═════ DATA LISTING
$ cat config.mk
export PLATFORM = sky130hd
export DESIGN_NAME = dsp_mac_coproc
export DESIGN_NICKNAME = d
export VERILOG_FILES = /design/src/rtl/dsp_pkg.sv /design/src/rtl/dsp_seq_mult.sv /design/src/rtl/dsp_mac_coproc.sv
export SDC_FILE = /design/constraint.sdc
export NUM_CORES = 1
export LEC_CHECK = 0
export BUFFER_PORTS_ARGS = -buffer_cell sky130_fd_sc_hd__buf_2
export CORE_MARGIN = 2
export CORE_UTILIZATION = 55
export DETAILED_ROUTE_END_ITERATION = 6
export PLACE_DENSITY = 0.7
export SLEW_MARGIN = 20
export SYNTH_ARGS = -nofsm -noshare
export SYNTH_HDL_FRONTEND = slang
export SYNTH_SLANG_ARGS = --single-unit
export TNS_END_PERCENT = 100
$ cat constraint.sdc
create_clock -name clk -period 26.2 [get_ports clk]
set_input_delay 3.93 -clock clk [delete_from_list [all_inputs] [get_ports clk]]
set_output_delay 3.93 -clock clk [all_outputs]
set_load 0.05 [all_outputs]
$ cat src/rtl/dsp_pkg.sv
// Shared encodings and sizing for the DSP multiply / MAC coprocessor.
package dsp_pkg;

   localparam int DSP_WIDTH = 32;

   function automatic int dsp_cnt_w(input int width);
      return $clog2(width);
   endfunction

   localparam int DSP_CNT_W = dsp_cnt_w(DSP_WIDTH);

   typedef enum logic [1:0] {
      DSP_MUL    = 2'b00,
      DSP_MULH   = 2'b01,
      DSP_MAC    = 2'b10,
      DSP_CLRACC = 2'b11
   } dsp_op_e;

   typedef enum logic [1:0] {
      S_IDLE = 2'b00,
      S_CALC = 2'b01,
      S_FIX  = 2'b10,
      S_DONE = 2'b11
   } dsp_state_e;

endpackage

$ cat src/rtl/dsp_seq_mult.sv
// Unsigned radix-2 shift-add multiplier: one multiplier bit retired per step.
module dsp_seq_mult
   import dsp_pkg::*;
#(
   parameter int WIDTH = DSP_WIDTH
) (
   input  logic                 clk,
   input  logic                 reset,
   input  logic                 load,
   input  logic [WIDTH-1:0]     mcand,
   input  logic [WIDTH-1:0]     mplier,
   input  logic                 step,
   output logic [2*WIDTH-1:0]   product
);

   logic [2*WIDTH-1:0] mcand_q;
   logic [2*WIDTH-1:0] product_q;
   logic [WIDTH-1:0]   mplier_q;

   always_ff @(posedge clk or posedge reset) begin
      if (reset) begin
         mcand_q   <= '0;
         mplier_q  <= '0;
         product_q <= '0;
      end else if (load) begin
         mcand_q   <= {{WIDTH{1'b0}}, mcand};
         mplier_q  <= mplier;
         product_q <= '0;
      end else if (step) begin
         if (mplier_q[0]) begin
            product_q <= product_q + mcand_q;
         end
         mcand_q  <= mcand_q << 1;
         mplier_q <= mplier_q >> 1;
      end
   end

   assign product = product_q;

endmodule

$ cat src/rtl/dsp_mac_coproc.sv
// Sequential signed MUL / MULH / MAC / CLRACC coprocessor with a one-cycle write-back pulse.
// Outputs are registered from the FSM state, so they trail the state register by one cycle.
module dsp_mac_coproc
   import dsp_pkg::*;
#(
   parameter int WIDTH      = DSP_WIDTH,
   parameter int REG_ADDR_W = 5
) (
   input  logic                  clk,
   input  logic                  reset,
   input  logic                  start,
   input  logic [1:0]            op,
   input  logic [WIDTH-1:0]      rs1_data,
   input  logic [WIDTH-1:0]      rs2_data,
   input  logic [REG_ADDR_W-1:0] rd,
   output logic                  busy,
   output logic                  done,
   output logic                  wb_we,
   output logic [REG_ADDR_W-1:0] wb_rd,
   output logic [WIDTH-1:0]      wb_data,
   output logic                  drop
);

   localparam int CNT_W = dsp_cnt_w(WIDTH);
   localparam int PW    = 2 * WIDTH;

   dsp_state_e            state_q;
   dsp_op_e               op_q;
   logic [REG_ADDR_W-1:0] rd_q;
   logic                  sign_q;
   logic [CNT_W-1:0]      cnt_q;
   logic [PW-1:0]         acc_q;
   logic [PW-1:0]         prod_q;
   logic                  busy_q;
   logic                  done_q;
   logic                  wb_we_q;
   logic                  drop_q;
   logic [REG_ADDR_W-1:0] wb_rd_q;
   logic [WIDTH-1:0]      wb_data_q;

   logic                  accept;
   logic                  mult_load;
   logic [WIDTH-1:0]      mag_a;
   logic [WIDTH-1:0]      mag_b;
   logic [PW-1:0]         mag_prod;
   logic [PW-1:0]         prod_d;
   logic [PW-1:0]         acc_d;
   logic [WIDTH-1:0]      wb_data_d;

   // busy_q still high in the done-output cycle, so a start there is dropped.
   assign accept    = start && (state_q == S_IDLE) && !busy_q;
   assign mult_load = accept && (op != DSP_CLRACC);
   assign mag_a     = rs1_data[WIDTH-1] ? -rs1_data : rs1_data;
   assign mag_b     = rs2_data[WIDTH-1] ? -rs2_data : rs2_data;
   assign prod_d    = sign_q ? -mag_prod : mag_prod;
   assign acc_d     = acc_q + prod_d;

   dsp_seq_mult #(.WIDTH(WIDTH)) u_mult (
      .clk     (clk),
      .reset   (reset),
      .load    (mult_load),
      .mcand   (mag_a),
      .mplier  (mag_b),
      .step    (state_q == S_CALC),
      .product (mag_prod)
   );

   always_comb begin
      wb_data_d = '0;
      case (op_q)
         DSP_MUL:  wb_data_d = prod_q[WIDTH-1:0];
         DSP_MULH: wb_data_d = prod_q[PW-1:WIDTH];
         DSP_MAC:  wb_data_d = acc_q[WIDTH-1:0];
         default:  wb_data_d = '0;
      endcase
   end

   always_ff @(posedge clk or posedge reset) begin
      if (reset) begin
         state_q   <= S_IDLE;
         op_q      <= DSP_MUL;
         rd_q      <= '0;
         sign_q    <= 1'b0;
         cnt_q     <= '0;
         acc_q     <= '0;
         prod_q    <= '0;
         busy_q    <= 1'b0;
         done_q    <= 1'b0;
         wb_we_q   <= 1'b0;
         drop_q    <= 1'b0;
         wb_rd_q   <= '0;
         wb_data_q <= '0;
      end else begin
         done_q  <= 1'b0;
         wb_we_q <= 1'b0;
         drop_q  <= start && !accept;
         busy_q  <= (state_q != S_IDLE);
         case (state_q)
            S_IDLE: begin
               if (accept) begin
                  op_q    <= dsp_op_e'(op);
                  rd_q    <= rd;
                  sign_q  <= rs1_data[WIDTH-1] ^ rs2_data[WIDTH-1];
                  cnt_q   <= CNT_W'(WIDTH - 1);
                  state_q <= (op == DSP_CLRACC) ? S_DONE : S_CALC;
               end
            end
            S_CALC: begin
               if (cnt_q == '0) begin
                  state_q <= S_FIX;
               end else begin
                  cnt_q <= cnt_q - CNT_W'(1);
               end
            end
            S_FIX: begin
               prod_q <= prod_d;
               if (op_q == DSP_MAC) begin
                  acc_q <= acc_d;
               end
               state_q <= S_DONE;
            end
            S_DONE: begin
               done_q    <= 1'b1;
               wb_we_q   <= (op_q != DSP_CLRACC) && (rd_q != '0);
               wb_rd_q   <= rd_q;
               wb_data_q <= wb_data_d;
               if (op_q == DSP_CLRACC) begin
                  acc_q <= '0;
               end
               state_q <= S_IDLE;
            end
            default: state_q <= S_IDLE;
         endcase
      end
   end

   assign busy    = busy_q;
   assign done    = done_q;
   assign wb_we   = wb_we_q;
   assign wb_rd   = wb_rd_q;
   assign wb_data = wb_data_q;
   assign drop    = drop_q;

endmodule

**Word level (Yosys, flattened, before mapping)**

Cells that the tools add are included.

- Output and inout bits: 41
- Input port bits: 74
- Flip-flop bits (word level): 344
- Word-level logic and storage cells: 81

- Mux-type cells: 23
- Equality and inequality tests: 14
- $add $sub $neg: 6
- Reduce and logical (&&, ||, !) cells: 21
- Bitwise logic cells: 1

Operators with widths:

| cell | count |
|---|---|
| $mux W64 | 8 |
| $add A64 B64 Y64 | 2 |
| $mux W32 | 4 |
| $pmux W64 S2 | 1 |
| $pmux W32 S3 | 1 |
| $neg A32 Y32 | 2 |
| $neg A64 Y64 | 1 |
| $ne A2 B2 Y1 const B | 7 |
| $eq A2 B2 Y1 const B | 5 |
| $mux W5 | 2 |
| $pmux W5 S2 | 1 |
| $reduce_bool A2 Y1 | 5 |
| $pmux W2 S4 | 1 |
| $mux W2 | 3 |
| $reduce_and A2 Y1 | 3 |
| $reduce_and A3 Y1 | 2 |
| $logic_and A1 B1 Y1 | 5 |
| $logic_not A5 Y1 | 1 |
| $reduce_bool A5 Y1 | 1 |
| $sub A5 B1 Y5 const B | 1 |
| $eq A2 B1 Y1 const B | 2 |
| $logic_not A2 Y1 | 2 |
| $logic_not A1 Y1 | 2 |
| $mux W1 | 2 |
| $xor A1 B1 Y1 | 1 |

**Depth between registers and ports, before layout**

Gate-level depths: netlist (run 1).

- Depth after elaboration: 6
- Gate-level depth with buffers: 20
- Depth with buffers taken out: 19

**Hierarchy**

From an unflattened synthesis (run 1), not the netlist that was laid out.

- Cells, all modules: 2309
- Area total of the unflattened synthesis: 20766.2 sq um

Modules (own cells, without submodules):

| module | cells an instance | sequential area each (sq um) | area an instance (sq um) | times used |
|---|---|---|---|---|
| dsp_mac_coproc | 1141 | 3803.6 | 10505.1 | 1 |
| dsp_seq_mult | 1168 | 4003.8 | 10261.1 | 1 |

**Worst setup path after synthesis (run 1)**

No wires, ideal clock.

- Kind: input-to-reg
- Start: input port rs2_data[8]
- End: register u_mult.mplier_q[29]
- Buffers on the path: 0
- Stages: 10
- Data required time: 26123 ps
- Arrival time: 6715 ps
- Path slack: 19408 ps
- Setup time: 77 ps
- Path through: or4_1 or3_1 or4_1 nand2b_1 or3_1 or3_1 o31ai_1 xnor2_1 nand2_1 o21ai_1

- Cells in the longest elaborated chain, start to end: 3

RTL lines:

| element | RTL line | text |
|---|---|---|
| start, declared | dsp_mac_coproc.sv:14 | `input logic [WIDTH-1:0] rs2_data,` |
| $neg A32 Y32 | dsp_mac_coproc.sv:54 | `assign mag_b = rs2_data[WIDTH-1] ? -rs2_data : rs2_data;` |
| $mux W32 | dsp_mac_coproc.sv:54 |  |
| $mux W32 | dsp_seq_mult.sv:25 | `end else if (load) begin` |
| end signal, assigned | dsp_seq_mult.sv:27 | `mplier_q <= mplier;` |
| end signal, assigned | dsp_seq_mult.sv:34 | `mplier_q <= mplier_q >> 1;` |
| end, declared | dsp_seq_mult.sv:18 | `logic [WIDTH-1:0] mplier_q;` |

No other way between the ends.
A chain may end at the register's enable or synchronous reset.

**Final worst setup path (run 1)**

Same ends and word-level chain as after synthesis.

==> results of run 1 <==
==> power by group through the flow <==
| stage | clock (mW) | combinational (mW) | sequential [mW] |
|---|---|---|---|
| 3_5_place_dp | 0 | 1.96 | 0.941 |
| 5_1_grt | 0.511 | 2.21 | 0.969 |
| 6_report | 0.484 | 1.99 | 0.939 |
| 3_3_place_gp | 0 | 1.93 | 0.931 |
| 4_1_cts | 0.495 | 1.98 | 0.934 |
| 2_1_floorplan | 0 | 1.45 | 0.971 |
==> layout make-up <==
class | count | area (um^2)
multi-input combinational | 1876 | 12200
tap | 468 | 586
sequential | 312 | 7810
inverter | 44 | 173
timing repair buffer | 131 | 714
fill | 3238 | 14100
clock inverter | 11 | 68.8
clock buffer | 51 | 1070
==> Yosys cell counts (11+ instances only) <==
cell	n
sky130_fd_sc_hd__nor2b_1	15
sky130_fd_sc_hd__nor3_1	30
sky130_fd_sc_hd__xor2_1	79
sky130_fd_sc_hd__o31ai_1	38
sky130_fd_sc_hd__o21ai_0	198
sky130_fd_sc_hd__xnor2_1	124
sky130_fd_sc_hd__a211oi_1	11
sky130_fd_sc_hd__nand2b_1	17
sky130_fd_sc_hd__a21o_1	36
sky130_fd_sc_hd__nand4_1	17
sky130_fd_sc_hd__clkbuf_1	106
sky130_fd_sc_hd__buf_1	14
sky130_fd_sc_hd__inv_1	44
sky130_fd_sc_hd__or3_1	25
sky130_fd_sc_hd__o41ai_1	18
sky130_fd_sc_hd__or4_1	22
sky130_fd_sc_hd__mux2i_1	128
sky130_fd_sc_hd__or2_2	11
sky130_fd_sc_hd__nand3_1	31
sky130_fd_sc_hd__nand2_1	313
sky130_fd_sc_hd__o21bai_1	14
sky130_fd_sc_hd__nor2_1	193
sky130_fd_sc_hd__ha_1	110
sky130_fd_sc_hd__dfrtp_1	312
sky130_fd_sc_hd__mux2_2	43
sky130_fd_sc_hd__a21oi_1	271
==> worst paths after layout <==
kind | slack (ns) | endpoint | from | depth (start not counted)
setup / recovery | 19.55 | u_mult.mplier_q[29] | rs2_data[8] | 11
hold / removal | 0.50 | wb_rd[1] | wb_rd[1] | 1
setup reg to reg | 20.88 | acc_q[31] | u_mult.product[11] | 18
hold reg to reg | 0.50 | wb_rd[1] | wb_rd[1] | 1
max in group asynchronous | 20.56 | op_q[1] | reset | 4
min in group asynchronous | 3.58 | acc_q[2] | reset | 2
==> sequential cells by signal, summed over array words and instances (netlist names) <==
name	flops
rd_q	5
state_q	2
wb_rd	5
busy	1
done	1
prod_q	64
drop	1
acc_q	32
cnt_q	5
u_mult.product	64
op_q	2
wb_data	32
u_mult.mplier_q	32
wb_we	1
u_mult.mcand_q	64
sign_q	1
==> routing by layer <==
layer	vias to the layer above	track usage, %	share of wire [%]
met3	79	3.48	4.8
met5	-	0	0
met2	383	40.4	43
met1	8102	39.4	49
li1	8467	-	-
met4	0	8.41	2.7
==> critical path, cell delays in order <==
cell and delay, ns:
sky130_fd_sc_hd__buf_2 0.12, sky130_fd_sc_hd__or4_1 0.57, sky130_fd_sc_hd__or3_1 0.39, sky130_fd_sc_hd__or4_1 0.48, sky130_fd_sc_hd__nand2b_1 0.23, sky130_fd_sc_hd__or3_1 0.42
sky130_fd_sc_hd__or3_1 0.40, sky130_fd_sc_hd__o31ai_1 0.26, sky130_fd_sc_hd__xnor2_1 0.15, sky130_fd_sc_hd__nand2_1 0.07, sky130_fd_sc_hd__o21ai_1 0.10
==> cells by family (layout without fill, tap and decap cells) <==
kind of cell / count (synthesis) / in the layout / share of synthesized area, %
AO/OA/AOI/OAI: 667 / 667 / 18.9
XOR/XNOR: 203 / 203 / 8.65
adder cells (fa/ha/maj): 112 / 112 / 6.89
buffers and inverters: 165 / 237 / 3.02
flip-flops: 312 / 312 / 38.0
multiplexers: 172 / 172 / 8.65
AND/OR/NAND/NOR: 722 / 722 / 15.9
==> through the flow <==
step / power (mW) / hold WS [ns]
after floorplan: 2.42 / 0.469
after global placement: 2.86 / 0.469
after detailed placement: 2.90 / 0.492
after CTS: 3.41 / 0.506
after global routing: 3.69 / 0.513
final: 3.41 / 0.500
==> results.txt, run 1 <==
- Maximum clock path buffer count: 3
- Die Span X: 197 um
- Final weighted congestion in routability-driven placement: 0.923
* Number of post-CTS setup repair buffers: 0
* Ys Warns: 0
- The top cell types in the final layout, fill and taps aside, are sky130_fd_sc_hd__nand2_1 (312), sky130_fd_sc_hd__dfrtp_1 (311), sky130_fd_sc_hd__a21oi_1 (270).
* Dpl hpwl: 37,400 um
- Cell at the root of the clock tree: sky130_fd_sc_hd__clkbuf_16
- For this design the ratio of total power to cell area is 151 nW/um^2.
- Number of buffers added on ports: 114
* Worst setup path class: in2reg
- In this run the tightest slew margin relative to its limit is 31.6%.
- Final worst-path cycle share: 25.4%
- TritonCTS Buffers: 36
- #FFs+latches synth: 312
- Setup repair after global routing left no endpoint under its margin.
* IR drop worst, VDD: 0.0497 mV
* Skew-Pair Late Insertion Delay: 0.54 ns
- Max Freq: 150 MHz
- Dividing the detail-routed via count by the number of cells gives 5.89.
- The mapped netlist covers 20,500 um^2.
- Combinational Power Share: 58.3%
* Seq/Total Area, Yosys: 38.0%
- Launching element type of the critical path: input pin
- Once layout is complete, the cells apart from fillers number 2,893.
* Top cell type's share of synthesized area: 38.0%
* Switch Pwr: 1.63 mW
* Slack of the critical path: 19.55 ns
* Path class of the lowest-slack min-delay path: reg2reg
- Antenna diodes: 0
- Leaving out fill and tap cells, the most frequent cell in the layout is sky130_fd_sc_hd__nand2_1.
* Overflow after GRT: 0
- In this run, post-CTS hold repair placed 0 buffers.
- Placement Cell Area: 21,400 um^2
- Max Clock Skew: 0.0209 ns
* Count of cell types in the netlist: 67
- Synthesis produced a netlist with a net count of 2,539.
- Entering global routing, the biggest net connects 210 pins.
- Final setup violation count: 0
- Max-slew violation count: 0
- sky130_fd_sc_hd__dfrtp_1 takes more of the synthesized area than any other cell.
- Number of placement rows: 70
- The number of antenna violations at the first check in global routing came to 0.
* CTS tree: done
- Global-route wire length before repair: 83,800 um
- Drc violations: 0
- Cell Count Post-Placement: 2,831
* Fraction of synthesis flops using an asynchronous set or reset pin: 100%
- The floorplan step defined a die boundary enclosing 38,900 um^2.
- Nets: 2,587
- CP Max Fanout: 5
- EDFF count, synth: 0
- Number of design-rule violations left by the first detailed-router iteration: 1,197
- In this run, flip-flops and latches consume 27.5% of the power.
* Drt pass-1 iters: 5
- Max-cap viol count: 0
- For this block, the routed nets add up to 51,300 um of wire.
- Capturing element type of the critical path: flip-flop
- At the pin with the least slew margin, the transition time is 1.01 ns.
- For this run, the total global-route usage over all layers was measured as 26.6%.
* Worst setup timing slack at the placement stage: 19.00 ns
- Summing over every cut layer, the via total after detailed routing is 17,031.
- Initial core utilization: 56.0%
- Final core area utilization: 61.5%
- Static leakage: 9.86 nW
* Number of antenna-violating nets in the routed design: 0
* Finished layout cell area: 22,600 um^2
- Worst EP required: 26.66 ns
* Most used flip-flop cell after synthesis: sky130_fd_sc_hd__dfrtp_1
* Cell types occupying the most area after synthesis: sky130_fd_sc_hd__dfrtp_1 (38%), sky130_fd_sc_hd__ha_1 (6.7%), sky130_fd_sc_hd__a21oi_1 (6.6%)
- Compared with the post-synthesis result, the final layout area differs by 9.91%.
- Signal arrival time at the worst endpoint: 7.11 ns
- DIE HEIGHT: 197 um
- Final TNS setup: 0 ns
- I/O pin count: 115
- A synthesized cell averages 8.73 um^2.
- The internal power of the cells totals 1.78 mW.
- The clock drives 312 sinks.
- The final hold violation count came to 0.
- Number of instances in the synthesized netlist: 2,353
- Gates resized during post-CTS repair numbered 0.
- Vias in the first global route: 16,238
- The clock network is responsible for 14.2% of the overall power.
* Clock period minus worst slack: 6.65 ns
* Clock transition at path regs: 0.06 ns
- Number of H-tree levels: 2
- Floorplan core area: 36,700 um^2
- In this run switching power makes up 47.9% of total power.
* Proportion of layout cells with a drive suffix above 1: 11.0%
- The run finished with clean final reports.
- Drt wl/cell: 17.7 um
Power figures use the tool's default switching activity.
==> inputs of run 2 (changes only) <==
==> constraint.sdc (replaced) <==
create_clock -name clk -period 6.4 [get_ports clk]
set_input_delay 0.96 -clock clk [delete_from_list [all_inputs] [get_ports clk]]
set_output_delay 0.96 -clock clk [all_outputs]
set_load 0.05 [all_outputs]
==> run 2 against run 1 <==
Effect of this change:
- clock power grew to 4.3 times the previous value
- clock skew grew 0.0071 ns
- combinational power grew to 4.1 times the previous value
- sequential share of layout area shrank 0.14 points
- largest cell class unchanged
- critical path type is now reg2reg
- die area is the same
══════════
Whenever a line in the data holds "types", copy that line.

- The top cell types in the final layout, fill and taps aside, are sky130_fd_sc_hd__nand2_1 (312), sky130_fd_sc_hd__dfrtp_1 (311), sky130_fd_sc_hd__a21oi_1 (270).
* Count of cell types in the netlist: 67
* Cell types occupying the most area after synthesis: sky130_fd_sc_hd__dfrtp_1 (38%), sky130_fd_sc_hd__ha_1 (6.7%), sky130_fd_sc_hd__a21oi_1 (6.6%)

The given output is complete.